More than four years after a cache of its patients’ records appeared for sale online, a Georgia-based clinic has settled with the U.S. Department of Health and Human Services' Office for Civil Rights (HHS OCR) for $1.5 million.

The clinic, Athens Orthopedic, specializes in spine health, sports medicine, and orthopedic trauma. It also had a long history of failing to adhere to the Health Insurance Portability and Accountability Act (HIPAA) Privacy and Security Rules, OCR alleges.

The settlement (.PDF) – finalized Monday - isn't a concession that the clinic isn't in violation of the HIPAA rules but it does recognize that the clinic plans to fix the issues and follow a Corrective Action plan, set forth by HHS.

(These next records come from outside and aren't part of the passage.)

===== src/rtl/mem_access_stage_if.sv =====
// mem_access_stage_if: req/ack data-memory bus between the MEM stage (master) and data memory (slave).
interface mem_access_stage_if #(
  parameter int WIDTH = 32
);
  logic             dmem_req_out;
  logic             dmem_we_out;
  logic [WIDTH-1:0] dmem_addr_out;
  logic [WIDTH-1:0] dmem_wdata_out;
  logic [3:0]       dmem_be_out;
  logic             dmem_ack_in;
  logic [WIDTH-1:0] dmem_rdata_in;
  modport master (
    output dmem_req_out, dmem_we_out, dmem_addr_out, dmem_wdata_out, dmem_be_out,
    input  dmem_ack_in, dmem_rdata_in
  );
  modport slave (
    input  dmem_req_out, dmem_we_out, dmem_addr_out, dmem_wdata_out, dmem_be_out,
    output dmem_ack_in, dmem_rdata_in
  );
endinterface


===== src/rtl/mem_access_stage.sv =====
// mem_access_stage: RV32 MEM stage issuing req/ack data-memory transactions, stalling until done,
// extending load data and forwarding writeback fields to MEM/WB.
module mem_access_stage #(
  parameter int WIDTH   = 32,
  parameter int INDEX   = 5,
  parameter int TIMEOUT = 255
) (
  input  logic               clk_in,
  input  logic               rst_in,
  input  logic               flush_in,
  input  logic               valid_in,
  input  logic               mem_read_in,
  input  logic               mem_write_in,
  input  logic [2:0]         funct3_in,
  input  logic               mem_to_reg_in,
  input  logic               reg_write_in,
  input  logic [INDEX-1:0]   rd_in,
  input  logic [WIDTH-1:0]   alu_res_in,
  input  logic [WIDTH-1:0]   store_data_in,
  mem_access_stage_if.master dmem,
  output logic               stall_out,
  output logic               mem_to_reg_out,
  output logic               reg_write_out,
  output logic [INDEX-1:0]   rd_out,
  output logic [WIDTH-1:0]   alu_res_out,
  output logic [WIDTH-1:0]   data_mem_out,
  output logic               misalign_out,
  output logic               bus_err_out
);
  localparam int CW = $clog2(TIMEOUT + 2);
  typedef enum logic [1:0] {IDLE, REQ, RESP} state_t;
  state_t           state_q;
  logic [CW-1:0]    cnt_q;
  logic             kill_q, req_q, we_q, bus_err_q;
  logic [WIDTH-1:0] addr_q, wdata_q, data_q, wdata_d, data_d;
  logic [3:0]       be_q, be_d;
  logic [1:0]       sz, lane;
  logic [7:0]       ld_b;
  logic [15:0]      ld_h;
  logic             access, f3_ok, aligned, bad, go, idle, resp, tmo;
  assign sz      = funct3_in[1:0];
  assign lane    = alu_res_in[1:0];
  assign access  = valid_in & (mem_read_in | mem_write_in) & ~flush_in;
  assign f3_ok   = mem_write_in ? ~funct3_in[2] & (sz != 2'b11)
                                : (sz != 2'b11) & ~(funct3_in[2] & sz[1]);
  assign aligned = sz == 2'b01 ? ~lane[0] : sz == 2'b10 ? lane == 2'b00 : 1'b1;
  assign bad     = ~f3_ok | ~aligned;
  assign idle    = state_q == IDLE;
  assign resp    = state_q == RESP;
  assign go      = idle & access & ~bad;
  assign tmo     = TIMEOUT != 0 && cnt_q == CW'(TIMEOUT - 1);
  // Store data is replicated into every lane so the byte enables alone select the target bytes
  assign be_d    = !mem_write_in ? 4'b1111 : sz == 2'b00 ? 4'b0001 << lane
                 : sz == 2'b01 ? (lane[1] ? 4'b1100 : 4'b0011) : 4'b1111;
  assign wdata_d = sz == 2'b00 ? {4{store_data_in[7:0]}}
                 : sz == 2'b01 ? {2{store_data_in[15:0]}} : store_data_in;
  assign ld_b    = dmem.dmem_rdata_in[{lane, 3'b000} +: 8];
  assign ld_h    = dmem.dmem_rdata_in[{lane[1], 4'b0000} +: 16];
  assign data_d  = funct3_in == 3'b000 ? {{24{ld_b[7]}}, ld_b}
                 : funct3_in == 3'b001 ? {{16{ld_h[15]}}, ld_h}
                 : funct3_in == 3'b100 ? {24'b0, ld_b}
                 : funct3_in == 3'b101 ? {16'b0, ld_h} : dmem.dmem_rdata_in;
  always_ff @(posedge clk_in or negedge rst_in)
    if (!rst_in) begin
      state_q   <= IDLE;
      cnt_q     <= '0;
      kill_q    <= 1'b0;
      req_q     <= 1'b0;
      we_q      <= 1'b0;
      addr_q    <= '0;
      wdata_q   <= '0;
      be_q      <= '0;
      data_q    <= '0;
      bus_err_q <= 1'b0;
    end else begin
      bus_err_q <= 1'b0;
      case (state_q)
        IDLE: if (go) begin
          state_q <= REQ;
          cnt_q   <= '0;
          kill_q  <= 1'b0;
          req_q   <= 1'b1;
          we_q    <= mem_write_in;
          addr_q  <= {alu_res_in[WIDTH-1:2], 2'b00};
          wdata_q <= wdata_d;
          be_q    <= be_d;
        end
        REQ: begin
          cnt_q <= cnt_q + 1'b1;
          if (flush_in) kill_q <= 1'b1;
          if (dmem.dmem_ack_in || tmo) begin
            state_q <= RESP;
            cnt_q   <= '0;
            req_q   <= 1'b0;
            we_q    <= 1'b0;
            addr_q  <= '0;
            wdata_q <= '0;
            be_q    <= '0;
          end
          if (dmem.dmem_ack_in && !we_q) data_q <= data_d;
          if (!dmem.dmem_ack_in && tmo) begin
            bus_err_q <= 1'b1;
            kill_q    <= 1'b1;
          end
        end
        default: begin
          state_q <= IDLE;
          kill_q  <= 1'b0;
        end
      endcase
    end
  assign dmem.dmem_req_out   = req_q;
  assign dmem.dmem_we_out    = we_q;
  assign dmem.dmem_addr_out  = addr_q;
  assign dmem.dmem_wdata_out = wdata_q;
  assign dmem.dmem_be_out    = be_q;
  // Combinational outputs are gated by reset so nothing leaks into MEM/WB while it is held
  assign stall_out      = rst_in & (go | state_q == REQ);
  assign misalign_out   = rst_in & idle & access & bad;
  assign mem_to_reg_out = rst_in & ~stall_out & mem_to_reg_in;
  assign reg_write_out  = rst_in & ~stall_out & reg_write_in & ~flush_in & ~misalign_out & ~(resp & kill_q);
  assign rd_out         = rst_in ? rd_in : '0;
  assign alu_res_out    = rst_in ? alu_res_in : '0;
  assign data_mem_out   = data_q;
  assign bus_err_out    = bus_err_q;
endmodule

In particular, OCR says the clinic failed to prevent unauthorized access to its patients' electronic protected health information or ePHI, implement security measures to reduce risks and vulnerabilities, and conduct an assessment of those risks. For certain dates, the clinic also failed to implement mechanisms to record and examine activity in systems that contained ePHI, provide its workforce with HIPAA training, and maintain copies of its HIPAA policies and procedures.

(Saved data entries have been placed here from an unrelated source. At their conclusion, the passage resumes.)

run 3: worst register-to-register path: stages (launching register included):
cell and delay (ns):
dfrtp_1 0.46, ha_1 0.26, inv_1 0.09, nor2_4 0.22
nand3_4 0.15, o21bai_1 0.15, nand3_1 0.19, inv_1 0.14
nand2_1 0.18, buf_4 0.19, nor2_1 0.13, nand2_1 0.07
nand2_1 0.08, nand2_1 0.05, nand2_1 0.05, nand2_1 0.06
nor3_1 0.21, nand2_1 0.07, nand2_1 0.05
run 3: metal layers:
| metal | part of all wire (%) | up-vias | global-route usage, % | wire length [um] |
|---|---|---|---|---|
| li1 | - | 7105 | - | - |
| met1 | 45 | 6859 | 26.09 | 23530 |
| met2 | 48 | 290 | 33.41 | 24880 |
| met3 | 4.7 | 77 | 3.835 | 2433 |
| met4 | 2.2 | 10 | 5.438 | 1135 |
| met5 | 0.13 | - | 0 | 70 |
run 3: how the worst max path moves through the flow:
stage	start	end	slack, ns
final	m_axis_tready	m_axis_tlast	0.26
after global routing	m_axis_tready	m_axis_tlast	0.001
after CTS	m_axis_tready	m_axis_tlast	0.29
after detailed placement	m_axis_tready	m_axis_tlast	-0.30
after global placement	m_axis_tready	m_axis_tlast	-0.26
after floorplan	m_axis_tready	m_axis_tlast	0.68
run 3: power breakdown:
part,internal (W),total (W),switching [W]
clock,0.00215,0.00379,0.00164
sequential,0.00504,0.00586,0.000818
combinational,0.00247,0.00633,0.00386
### config.mk
export PLATFORM = sky130hd
export DESIGN_NAME = seq_minmax_serial_accum
export DESIGN_NICKNAME = d
export VERILOG_FILES = /design/src/rtl/seq_minmax_serial_accum.sv
export SDC_FILE = /design/constraint.sdc
export NUM_CORES = 1
export LEC_CHECK = 0
export BUFFER_PORTS_ARGS = -buffer_cell sky130_fd_sc_hd__buf_2
export CAP_MARGIN = 20
export CORE_AREA = 4 4 65 67
export DETAILED_ROUTE_END_ITERATION = 10
export DIE_AREA = 0 0 69 71
export PLACE_DENSITY = 0.75
export RECOVER_POWER = 100
export SLEW_MARGIN = 0
export SYNTH_ARGS = -nofsm -noshare
export SYNTH_HDL_FRONTEND = slang
export SYNTH_SLANG_ARGS = --single-unit
### constraint.sdc
create_clock -name clk -period 2.7 [get_ports clk]
set_clock_uncertainty 0.2 [all_clocks]
set_input_delay 0.135 -clock clk [delete_from_list [all_inputs] [get_ports clk]]
set_output_delay 0.135 -clock clk [all_outputs]
set_load 0.02 [all_outputs]
### src/rtl/seq_minmax_serial_accum.sv
// Serial min/max reducer: accumulates NGROUP unsigned samples from a val/rdy stream
// and presents their min/max on a val/rdy output held in registers separate from the accumulators.
module seq_minmax_serial_accum #(
  parameter int unsigned NBITS  = 8,
  parameter int unsigned NGROUP = 4
) (
  input  logic             clk,
  input  logic             reset,
  input  logic             in_val,
  output logic             in_rdy,
  input  logic [NBITS-1:0] in_msg,
  output logic             out_val,
  input  logic             out_rdy,
  output logic [NBITS-1:0] min,
  output logic [NBITS-1:0] max
);

  localparam int unsigned CntW = (NGROUP > 2) ? $clog2(NGROUP) : 1;
  localparam logic [CntW-1:0] CntLast = CntW'(NGROUP - 1);

  typedef enum logic {StAccum, StHold} state_e;

  state_e            state_q;
  logic [CntW-1:0]   count_q;
  logic [NBITS-1:0]  acc_min_q, acc_max_q;
  logic [NBITS-1:0]  min_q, max_q;
  logic              out_val_q;

  logic              in_xfer, out_xfer, last;
  logic [NBITS-1:0]  min_d, max_d;

  always_comb begin
    in_rdy = 1'b0;
    if (!reset) begin
      in_rdy = (state_q == StAccum) ? 1'b1 : out_rdy;
    end
    in_xfer  = in_val & in_rdy;
    out_xfer = out_val_q & out_rdy;
    last     = (count_q == CntLast);
    // First sample of a group seeds the accumulators without comparing.
    if (count_q == '0) begin
      min_d = in_msg;
      max_d = in_msg;
    end else begin
      min_d = (in_msg < acc_min_q) ? in_msg : acc_min_q;
      max_d = (in_msg > acc_max_q) ? in_msg : acc_max_q;
    end
  end

  always_ff @(posedge clk) begin
    if (reset) begin
      state_q   <= StAccum;
      count_q   <= '0;
      acc_min_q <= '0;
      acc_max_q <= '0;
      min_q     <= '0;
      max_q     <= '0;
      out_val_q <= 1'b0;
    end else begin
      if (out_xfer) begin
        out_val_q <= 1'b0;
        state_q   <= StAccum;
      end
      if (in_xfer) begin
        acc_min_q <= min_d;
        acc_max_q <= max_d;
        if (last) begin
          min_q     <= min_d;
          max_q     <= max_d;
          out_val_q <= 1'b1;
          state_q   <= StHold;
          count_q   <= '0;
        end else begin
          count_q <= count_q + 1'b1;
        end
      end
    end
  end

  assign out_val = out_val_q;
  assign min     = min_q;
  assign max     = max_q;

endmodule
File: src/rtl/cpu_debug_ctrl.sv
// cpu_debug_ctrl: run/step/halt debug controller; breakpoint support under CPU_DEBUG_BREAKPOINT_EN
module cpu_debug_ctrl
  import cpu_debug_pkg::*;
#(
  parameter int W_ADDR    = 32,
  parameter int W_DATA    = 32,
  parameter int W_REG     = 5,
  parameter int RESET_REG = 10
) (
  input  logic              clk,
  input  logic              rst,
  input  logic              run_key,
  input  logic              step_key,
  input  logic              halt_key,
  input  logic              sel_key,
  input  logic              disp_sel,
  input  logic [W_ADDR-1:0] im_addr,
  input  logic [W_DATA-1:0] reg_data,
  input  logic [W_ADDR-1:0] bp_addr,
  input  logic              bp_valid,
  output logic              cpu_clk_en,
  output logic [W_REG-1:0]  reg_addr,
  output logic [W_DATA-1:0] display_value,
  output logic [1:0]        state,
  output logic [31:0]       instr_count
);
  state_e state_q, state_d;
  logic run_p, step_p, halt_p, sel_p, bp_hit;
  logic [W_REG-1:0] reg_addr_q;
  logic [W_DATA-1:0] disp_q;
  logic [31:0] cnt_q;
  key_edge_detect u_run  (.clk(clk), .rst(rst), .key_i(run_key),  .pulse_o(run_p));
  key_edge_detect u_step (.clk(clk), .rst(rst), .key_i(step_key), .pulse_o(step_p));
  key_edge_detect u_halt (.clk(clk), .rst(rst), .key_i(halt_key), .pulse_o(halt_p));
  key_edge_detect u_sel  (.clk(clk), .rst(rst), .key_i(sel_key),  .pulse_o(sel_p));
`ifdef CPU_DEBUG_BREAKPOINT_EN
  logic skip_bp_q, skip_bp_d;
  assign bp_hit = bp_valid && im_addr == bp_addr && !skip_bp_q;
  // leaving BREAK arms a one-shot bypass so the breakpoint instruction executes once on resume
  always_comb skip_bp_d = state_q == BREAK && (state_d == RUN || state_d == STEP) ? 1'b1 : cpu_clk_en ? 1'b0 : skip_bp_q;
  // bypass flag register
  always_ff @(posedge clk) skip_bp_q <= rst ? 1'b0 : skip_bp_d;
`else
  logic unused_bp;
  assign unused_bp = ^{bp_valid, bp_addr};
  assign bp_hit = 1'b0;
`endif
  assign cpu_clk_en = state_q == STEP || (state_q == RUN && !bp_hit);
  // halt wins from any state; STEP lasts one cycle; RUN ignores step/run and stops before a breakpoint
  always_comb state_d = halt_p || state_q == STEP ? HALT :
                        state_q == RUN ? (bp_hit ? BREAK : RUN) :
                        step_p ? STEP : run_p ? RUN : state_q;
  // state, register pointer, display latch and executed-instruction counter
  always_ff @(posedge clk)
    if (rst) begin
      state_q    <= HALT;
      reg_addr_q <= W_REG'(RESET_REG);
      disp_q     <= '0;
      cnt_q      <= '0;
    end else begin
      state_q    <= state_d;
      reg_addr_q <= reg_addr_q + W_REG'(sel_p);
      disp_q     <= disp_sel ? reg_data : W_DATA'(im_addr);
      cnt_q      <= cnt_q + 32'(cpu_clk_en);
    end
  assign reg_addr      = reg_addr_q;
  assign display_value = disp_q;
  assign state         = state_q;
  assign instr_count   = cnt_q;
endmodule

It was a combination of these shortcomings that allowed one of the decade's most infamous hacking groups, The Dark Overlord, to steal a vendor's credentials and access the clinic's system. With that access the hacker was able to access data belonging to 208,557 individuals, including patient information like name, date of birth, social security number, the reason why they visited the clinic, any medications they were on, and any financial information associated with their account, like their health insurance information or when they paid.

It wasn't until databreaches.net - a site that aggregates data breaches, often before they're made public - notified the clinic that its patients' records were online on June 26, 2016, that Athens Orthopedic realized something was awry. Two days later, on June 28, The Dark Overlord sought a ransom for the database. In reality the hacker had access to protected health information for more than a month, until July 16, thanks to his privileged access.

10 days later the clinic filed a breach report with the OCR that 208,557 patients had their data accessed by the attacker.

Even though The Dark Overlord used the credentials of a vendor to access the data, the OCR found a handful of issues with the way the clinic approached risk and security. Going forward, in addition to the 1.5M, Athens Orthopedic will need to follow a slew of agreements as part of the Corrective Action.

The clinic needs to reevaluate its relationships with vendors, conduct an enterprise-wide analysis of its security risks and vulnerabilities, perform an inventory of all of its data systems, electronics, etc., and develop and follow a plan to mitigate risks down the line.

The clinic needs to pay special attention to policies around the following:

• Technical access controls for any and all network/server equipment and systems to prevent impermissible access and disclosure of ePHI,
• Technical access control and restriction for all software applications that contain ePHI to ensure authorized access is limited to the minimum amount necessary,
• Technical mechanisms to create access and activity logs as well as administrative procedures to routinely review logs for suspicious events and respond appropriately,
• Termination of user accounts when necessary and appropriate,
• Appropriate configuration of user accounts to comply with the Minimum Necessary Rule,
• Required and routine password changes,
• Password strength and safeguarding,
• Addressing and documenting security incidents,
• Conducting routine, accurate, and thorough risk analyses and implementing corresponding security measures to sufficiently reduce identified risks and vulnerabilities to a reasonable and appropriate level,
• Workforce training,
• Documentation of workforce training,
• Identification of business associates,
• Engaging in compliant business associate agreements,
• Breach notification content requirements

The fact that the clinic failed to secure its data and satisfy the HIPAA Security Rule made it a prime candidate for hacking, the OCR’s Director, Roger Severino said Monday.

"Hacking is the number one source of large health care data breaches. Health care providers that fail to follow the HIPAA Security Rule make their patients' health data a tempting target for hackers," Severino said.